■ **Instructions for the task**: Each time a line of the listing holds "with", copy that line.
"""
**src/hw/arith_bit_pkg.sv**
```systemverilog
// Purpose: shared types and constants for the arithmetic and bit datapath
// Assumes: 4-bit nibbles, register pairs built from two nibbles
// Notes:   op codes are local to this datapath, not instruction encodings
package arith_bit_pkg;

   localparam int NIBBLE_W = 4;
   localparam int PAIR_W = 8;
   localparam int PAIR_COUNT = 4;
   localparam int PAIR_ADDR_W = 2;
   localparam int CNT_W = 4;

   // the extended accumulator pair lives at pair 0: accumulator low, extension high
   localparam logic [1:0] EA_PAIR = 2'h0;
   localparam logic [1:0] EN_LOW = 2'h1;
   localparam logic [1:0] EN_HIGH = 2'h2;
   localparam logic [1:0] EN_BOTH = 2'h3;
   localparam logic [1:0] EN_NONE = 2'h0;

   localparam logic [CNT_W-1:0] CYCLES_SHORT = 4'h1;
   localparam logic [CNT_W-1:0] CYCLES_LONG = 4'h2;
   localparam logic [CNT_W-1:0] SKIP_CYCLES_DEFAULT = 4'h1;

   localparam logic CARRY_RESET = 1'b0;
   localparam logic [PAIR_W-1:0] PAIR_RESET = 8'h00;
   localparam logic [NIBBLE_W-1:0] NIBBLE_ONE = 4'h1;
   localparam logic [PAIR_W-1:0] PAIR_ONE = 8'h01;

   typedef enum logic [4:0] {
      OP_ADC_A_MEM   = 5'h00, OP_ADC_EA_RR   = 5'h01, OP_ADC_RR_EA   = 5'h02,
      OP_ADS_A_IMM   = 5'h03, OP_ADS_EA_IMM  = 5'h04, OP_ADS_A_MEM   = 5'h05,
      OP_ADS_EA_RR   = 5'h06, OP_ADS_RR_EA   = 5'h07, OP_SBC_A_MEM   = 5'h08,
      OP_SBC_EA_RR   = 5'h09, OP_SBC_RR_EA   = 5'h0A, OP_SBS_A_MEM   = 5'h0B,
      OP_SBS_EA_RR   = 5'h0C, OP_SBS_RR_EA   = 5'h0D, OP_DECREMENT_SKIP_BORROW_R      = 5'h0E,
      OP_DECREMENT_SKIP_BORROW_RR     = 5'h0F, OP_INCREMENT_SKIP_CARRY_R      = 5'h10, OP_INCREMENT_SKIP_CARRY_MEM_DA = 5'h11,
      OP_INCREMENT_SKIP_CARRY_MEM_HL = 5'h12, OP_INCREMENT_SKIP_CARRY_RR     = 5'h13, OP_TEST_BIT_SKIP_SET_C      = 5'h14,
      OP_TEST_BIT_SKIP_SET_MEM    = 5'h15, OP_TEST_BIT_SKIP_ZERO_MEM    = 5'h16, OP_TEST_CLEAR_BIT_SKIP_MEM   = 5'h17,
      OP_BITS_MEM    = 5'h18, OP_CLEAR_MEMORY_BIT_MEM    = 5'h19, OP_BAND_C      = 5'h1A,
      OP_BOR_C       = 5'h1B, OP_CARRY_XOR_BIT_C      = 5'h1C, OP_LDB_MEM_C   = 5'h1D,
      OP_LDB_C_MEM   = 5'h1E, OP_NONE        = 5'h1F
   } op_type;

   typedef struct packed {
      op_type              op;
      logic [NIBBLE_W-1:0] imm_lo;
      logic [NIBBLE_W-1:0] imm_hi;
      logic [2:0]          reg_idx;
      logic [1:0]          pair_idx;
      logic [1:0]          bit_sel;
      logic                direct_form;
   } request_type;

   typedef struct packed {
      logic                wr;
      logic [NIBBLE_W-1:0] data;
   } mem_write_type;

endpackage

```
**src/hw/arith_bit_datapath.sv**
```systemverilog
// Purpose: arithmetic and bit-manipulation execution datapath of a 4-bit cpu
// Assumes: decode hands over one request at a time, memory nibble held stable
// Notes:   skip is signalled to fetch; the skipped instruction is never executed here
`timescale 1ns/10ps
module arith_bit_datapath
   import arith_bit_pkg::*;
#(
   parameter logic [CNT_W-1:0] SKIP_CYCLES = SKIP_CYCLES_DEFAULT
) (
   input  wire logic                clk_in,
   input  wire logic                sys_rst_in,
   input  wire logic                ce_in,
   input  wire logic                start_in,
   input  request_type              req_in,
   input  wire logic [NIBBLE_W-1:0] mem_rdata_in,
   output logic                     ready_out,
   output logic                     done_out,
   output logic                     skip_out,
   output logic                     carry_out,
   output logic      [PAIR_W-1:0]   ea_out,
   output mem_write_type            mem_write_out
);

   typedef enum logic [2:0] {
      ST_IDLE = 3'b001,
      ST_EXEC = 3'b010,
      ST_SKIP = 3'b100
   } state_type;

   state_type          state_reg;
   state_type          state_next;
   request_type        req_reg;
   logic [CNT_W-1:0]   cnt_reg;
   logic [CNT_W-1:0]   cnt_next;
   logic               carry_reg;
   logic               carry_next;
   mem_write_type      mem_write_reg;

   logic               take;
   logic               last_exec;
   request_type        req_view;
   logic [1:0]         rd1_addr;
   logic [PAIR_W-1:0]  ea_rd;
   logic [PAIR_W-1:0]  rr_rd;

   logic [NIBBLE_W-1:0] acc;
   logic [NIBBLE_W-1:0] reg_nib;
   logic                mem_bit;
   logic [CNT_W-1:0]    base_cycles;
   logic                skip_cond;
   logic                carry_wr;
   logic                carry_val;
   logic [1:0]          rf_en;
   logic [1:0]          rf_addr;
   logic [PAIR_W-1:0]   rf_data;
   logic                mem_wr;
   logic [NIBBLE_W-1:0] mem_data;
   logic [NIBBLE_W:0]   sum4;
   logic [PAIR_W:0]     sum8;

   // carry/borrow in bit NIBBLE_W or PAIR_W of the result
   function automatic logic [NIBBLE_W:0] add4(input logic [NIBBLE_W-1:0] a,
                                              input logic [NIBBLE_W-1:0] b,
                                              input logic cin);
      add4 = {1'b0, a} + {1'b0, b} + {4'h0, cin};
   endfunction

   function automatic logic [PAIR_W:0] add8(input logic [PAIR_W-1:0] a,
                                            input logic [PAIR_W-1:0] b,
                                            input logic cin);
      add8 = {1'b0, a} + {1'b0, b} + {8'h00, cin};
   endfunction

   // borrow is the inverted carry of a + ~b + ~bin
   function automatic logic [NIBBLE_W:0] sub4(input logic [NIBBLE_W-1:0] a,
                                              input logic [NIBBLE_W-1:0] b,
                                              input logic bin);
      logic [NIBBLE_W:0] s;
      s = add4(a, ~b, ~bin);
      sub4 = {~s[NIBBLE_W], s[NIBBLE_W-1:0]};
   endfunction

   function automatic logic [PAIR_W:0] sub8(input logic [PAIR_W-1:0] a,
                                            input logic [PAIR_W-1:0] b,
                                            input logic bin);
      logic [PAIR_W:0] s;
      s = add8(a, ~b, ~bin);
      sub8 = {~s[PAIR_W], s[PAIR_W-1:0]};
   endfunction

   function automatic logic [NIBBLE_W-1:0] put_bit(input logic [NIBBLE_W-1:0] n,
                                                   input logic [1:0] sel,
                                                   input logic v);
      logic [NIBBLE_W-1:0] r;
      r = n;
      r[sel] = v;
      put_bit = r;
   endfunction

   assign take = (state_reg == ST_IDLE) && start_in;
   assign req_view = (state_reg == ST_IDLE) ? req_in : req_reg;

   // nibble operands use the pair that holds the named register
   always_comb begin
      unique case (req_view.op)
         OP_DECREMENT_SKIP_BORROW_R, OP_INCREMENT_SKIP_CARRY_R: rd1_addr = req_view.reg_idx[2:1];
         default:              rd1_addr = req_view.pair_idx;
      endcase
   end

   pair_regfile #(
      .PAIRS (PAIR_COUNT),
      .AW    (PAIR_ADDR_W)
   ) u_regs (
      .clk_in       (clk_in),
      .sys_rst_in   (sys_rst_in),
      .ce_in        (ce_in),
      .rd0_addr_in  (EA_PAIR),
      .rd0_data_out (ea_rd),
      .rd1_addr_in  (rd1_addr),
      .rd1_data_out (rr_rd),
      .wr_en_in     (rf_en),
      .wr_addr_in   (rf_addr),
      .wr_data_in   (rf_data)
   );

   assign acc     = ea_rd[3:0];
   assign reg_nib = req_reg.reg_idx[0] ? rr_rd[7:4] : rr_rd[3:0];
   assign mem_bit = mem_rdata_in[req_reg.bit_sel];

   always_comb begin
      base_cycles = CYCLES_SHORT;
      skip_cond   = 1'b0;
      carry_wr    = 1'b0;
      carry_val   = carry_reg;
      rf_en       = EN_NONE;
      rf_addr     = EA_PAIR;
      rf_data     = PAIR_RESET;
      mem_wr      = 1'b0;
      mem_data    = mem_rdata_in;
      sum4        = '0;
      sum8        = '0;
      unique case (req_reg.op)
         OP_ADC_A_MEM, OP_ADS_A_MEM, OP_ADS_A_IMM, OP_SBC_A_MEM, OP_SBS_A_MEM: begin
            if (req_reg.op == OP_ADC_A_MEM) begin
               sum4 = add4(acc, mem_rdata_in, carry_reg);
            end else if (req_reg.op == OP_ADS_A_MEM) begin
               sum4 = add4(acc, mem_rdata_in, 1'b0);
            end else if (req_reg.op == OP_ADS_A_IMM) begin
               sum4 = add4(acc, req_reg.imm_lo, 1'b0);
            end else if (req_reg.op == OP_SBC_A_MEM) begin
               sum4 = sub4(acc, mem_rdata_in, carry_reg);
            end else begin
               sum4 = sub4(acc, mem_rdata_in, 1'b0);
            end
            rf_en   = EN_LOW;
            rf_data = {4'h0, sum4[NIBBLE_W-1:0]};
            if (req_reg.op == OP_ADC_A_MEM || req_reg.op == OP_SBC_A_MEM) begin
               carry_wr  = 1'b1;
               carry_val = sum4[NIBBLE_W];
            end else begin
               skip_cond = sum4[NIBBLE_W];
            end
         end
         OP_ADC_EA_RR, OP_ADC_RR_EA, OP_SBC_EA_RR, OP_SBC_RR_EA: begin
            base_cycles = CYCLES_LONG;
            if (req_reg.op == OP_ADC_EA_RR || req_reg.op == OP_ADC_RR_EA) begin
               sum8 = add8(ea_rd, rr_rd, carry_reg);
            end else if (req_reg.op == OP_SBC_EA_RR) begin
               sum8 = sub8(ea_rd, rr_rd, carry_reg);
            end else begin
               sum8 = sub8(rr_rd, ea_rd, carry_reg);
            end
            rf_en     = EN_BOTH;
            rf_addr   = (req_reg.op == OP_ADC_RR_EA || req_reg.op == OP_SBC_RR_EA)
                        ? req_reg.pair_idx : EA_PAIR;
            rf_data   = sum8[PAIR_W-1:0];
            carry_wr  = 1'b1;
            carry_val = sum8[PAIR_W];
         end
         OP_ADS_EA_IMM, OP_ADS_EA_RR, OP_ADS_RR_EA, OP_SBS_EA_RR, OP_SBS_RR_EA: begin
            base_cycles = CYCLES_LONG;
            if (req_reg.op == OP_ADS_EA_IMM) begin
               sum8 = add8(ea_rd, {req_reg.imm_hi, req_reg.imm_lo}, 1'b0);
            end else if (req_reg.op == OP_ADS_EA_RR || req_reg.op == OP_ADS_RR_EA) begin
               sum8 = add8(ea_rd, rr_rd, 1'b0);
            end else if (req_reg.op == OP_SBS_EA_RR) begin
               sum8 = sub8(ea_rd, rr_rd, 1'b0);
            end else begin
               sum8 = sub8(rr_rd, ea_rd, 1'b0);
            end
            rf_en     = EN_BOTH;
            rf_addr   = (req_reg.op == OP_ADS_RR_EA || req_reg.op == OP_SBS_RR_EA)
                        ? req_reg.pair_idx : EA_PAIR;
            rf_data   = sum8[PAIR_W-1:0];
            skip_cond = sum8[PAIR_W];
         end
         OP_DECREMENT_SKIP_BORROW_R, OP_INCREMENT_SKIP_CARRY_R: begin
            if (req_reg.op == OP_DECREMENT_SKIP_BORROW_R) begin
               sum4 = sub4(reg_nib, NIBBLE_ONE, 1'b0);
            end else begin
               sum4 = add4(reg_nib, NIBBLE_ONE, 1'b0);
            end
            rf_en     = req_reg.reg_idx[0] ? EN_HIGH : EN_LOW;
            rf_addr   = req_reg.reg_idx[2:1];
            rf_data   = {sum4[NIBBLE_W-1:0], sum4[NIBBLE_W-1:0]};
            skip_cond = sum4[NIBBLE_W];
         end
         OP_DECREMENT_SKIP_BORROW_RR, OP_INCREMENT_SKIP_CARRY_RR: begin
            if (req_reg.op == OP_DECREMENT_SKIP_BORROW_RR) begin
               base_cycles = CYCLES_LONG;
               sum8 = sub8(rr_rd, PAIR_ONE, 1'b0);
            end else begin
               sum8 = add8(rr_rd, PAIR_ONE, 1'b0);
            end
            rf_en     = EN_BOTH;
            rf_addr   = req_reg.pair_idx;
            rf_data   = sum8[PAIR_W-1:0];
            skip_cond = sum8[PAIR_W];
         end
         OP_INCREMENT_SKIP_CARRY_MEM_DA, OP_INCREMENT_SKIP_CARRY_MEM_HL: begin
            base_cycles = CYCLES_LONG;
            sum4        = add4(mem_rdata_in, NIBBLE_ONE, 1'b0);
            mem_wr      = 1'b1;
            mem_data    = sum4[NIBBLE_W-1:0];
            skip_cond   = sum4[NIBBLE_W];
         end
         OP_TEST_BIT_SKIP_SET_C: begin
            skip_cond = carry_reg;
         end
         default: begin
            // bit group: direct addressing takes the long form
            base_cycles = req_reg.direct_form ? CYCLES_LONG : CYCLES_SHORT;
            unique case (req_reg.op)
               OP_TEST_BIT_SKIP_SET_MEM: skip_cond = mem_bit;
               OP_TEST_BIT_SKIP_ZERO_MEM: skip_cond = ~mem_bit;
               OP_TEST_CLEAR_BIT_SKIP_MEM: begin
                  skip_cond = mem_bit;
                  mem_wr    = mem_bit;
                  mem_data  = put_bit(mem_rdata_in, req_reg.bit_sel, 1'b0);
               end
               OP_BITS_MEM: begin
                  mem_wr   = 1'b1;
                  mem_data = put_bit(mem_rdata_in, req_reg.bit_sel, 1'b1);
               end
               OP_CLEAR_MEMORY_BIT_MEM: begin
                  mem_wr   = 1'b1;
                  mem_data = put_bit(mem_rdata_in, req_reg.bit_sel, 1'b0);
               end
               OP_BAND_C: begin
                  carry_wr  = 1'b1;
                  carry_val = carry_reg & mem_bit;
               end
               OP_BOR_C: begin
                  carry_wr  = 1'b1;
                  carry_val = carry_reg | mem_bit;
               end
               OP_CARRY_XOR_BIT_C: begin
                  carry_wr  = 1'b1;
                  carry_val = carry_reg ^ mem_bit;
               end
               OP_LDB_MEM_C: begin
                  mem_wr   = 1'b1;
                  mem_data = put_bit(mem_rdata_in, req_reg.bit_sel, carry_reg);
               end
               OP_LDB_C_MEM: begin
                  carry_wr  = 1'b1;
                  carry_val = mem_bit;
               end
               default: begin
                  // unknown codes act as a one-cycle no-op
                  base_cycles = CYCLES_SHORT;
               end
            endcase
         end
      endcase
      // results only commit on the final execute cycle
      if (!(state_reg == ST_EXEC && cnt_reg == base_cycles)) begin
         rf_en    = EN_NONE;
         mem_wr   = 1'b0;
         carry_wr = 1'b0;
      end
   end

   assign last_exec = (state_reg == ST_EXEC) && (cnt_reg == base_cycles);

   always_comb begin
      state_next = state_reg;
      cnt_next   = cnt_reg;
      unique case (state_reg)
         ST_IDLE: begin
            if (start_in) begin
               state_next = ST_EXEC;
               cnt_next   = CYCLES_SHORT;
            end
         end
         ST_EXEC: begin
            if (cnt_reg == base_cycles) begin
               if (skip_cond) begin
                  state_next = ST_SKIP;
                  cnt_next   = CYCLES_SHORT;
               end else begin
                  state_next = ST_IDLE;
               end
            end else begin
               cnt_next = cnt_reg + CYCLES_SHORT;
            end
         end
         ST_SKIP: begin
            if (cnt_reg == SKIP_CYCLES) begin
               state_next = ST_IDLE;
            end else begin
               cnt_next = cnt_reg + CYCLES_SHORT;
            end
         end
         default: begin
            state_next = ST_IDLE;
         end
      endcase
   end

   always_ff @(posedge clk_in or posedge sys_rst_in) begin
      if (sys_rst_in) begin
         state_reg <= ST_IDLE;
         cnt_reg   <= CYCLES_SHORT;
      end else if (ce_in) begin
         state_reg <= state_next;
         cnt_reg   <= cnt_next;
      end
   end

   always_ff @(posedge clk_in or posedge sys_rst_in) begin
      if (sys_rst_in) begin
         req_reg <= '{op: OP_NONE, default: '0};
      end else if (ce_in && take) begin
         req_reg <= req_in;
      end
   end

   assign carry_next = carry_wr ? carry_val : carry_reg;

   always_ff @(posedge clk_in or posedge sys_rst_in) begin
      if (sys_rst_in) begin
         carry_reg <= CARRY_RESET;
      end else if (ce_in) begin
         carry_reg <= carry_next;
      end
   end

   // memory write leaves through a flop, so it shows one cycle after commit
   always_ff @(posedge clk_in or posedge sys_rst_in) begin
      if (sys_rst_in) begin
         mem_write_reg <= '0;
      end else if (ce_in) begin
         mem_write_reg.wr   <= mem_wr;
         mem_write_reg.data <= mem_data;
      end
   end

   assign ready_out     = (state_reg == ST_IDLE);
   assign done_out      = (last_exec && !skip_cond) ||
                          (state_reg == ST_SKIP && cnt_reg == SKIP_CYCLES);
   assign skip_out      = (state_reg == ST_SKIP);
   assign carry_out     = carry_reg;
   assign ea_out        = ea_rd;
   assign mem_write_out = mem_write_reg;

endmodule // arith_bit_datapath

```
**src/hw/pair_regfile.sv**
```systemverilog
// Purpose: register pairs of the datapath with registered read ports
// Assumes: one write port with nibble enables, two pair-wide read ports
// Notes:   read data lag their address by one clock
`timescale 1ns/10ps
module pair_regfile
   import arith_bit_pkg::*;
#(
   parameter int PAIRS = PAIR_COUNT,
   parameter int AW    = PAIR_ADDR_W
) (
   input  wire logic              clk_in,
   input  wire logic              sys_rst_in,
   input  wire logic              ce_in,
   input  wire logic [AW-1:0]     rd0_addr_in,
   output logic      [PAIR_W-1:0] rd0_data_out,
   input  wire logic [AW-1:0]     rd1_addr_in,
   output logic      [PAIR_W-1:0] rd1_data_out,
   input  wire logic [1:0]        wr_en_in,
   input  wire logic [AW-1:0]     wr_addr_in,
   input  wire logic [PAIR_W-1:0] wr_data_in
);

   logic [PAIR_W-1:0] store_reg [PAIRS];

   always_ff @(posedge clk_in or posedge sys_rst_in) begin
      if (sys_rst_in) begin
         for (int i = 0; i < PAIRS; i++) begin
            store_reg[i] <= PAIR_RESET;
         end
      end else if (ce_in) begin
         if (wr_en_in[0]) begin
            store_reg[wr_addr_in][3:0] <= wr_data_in[3:0];
         end
         if (wr_en_in[1]) begin
            store_reg[wr_addr_in][7:4] <= wr_data_in[7:4];
         end
      end
   end

   always_ff @(posedge clk_in or posedge sys_rst_in) begin
      if (sys_rst_in) begin
         rd0_data_out <= PAIR_RESET;
         rd1_data_out <= PAIR_RESET;
      end else if (ce_in) begin
         rd0_data_out <= store_reg[rd0_addr_in];
         rd1_data_out <= store_reg[rd1_addr_in];
      end
   end

endmodule // pair_regfile
```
"""
■ **Solution for this problem**:
// Purpose: register pairs of the datapath with registered read ports
// Assumes: one write port with nibble enables, two pair-wide read ports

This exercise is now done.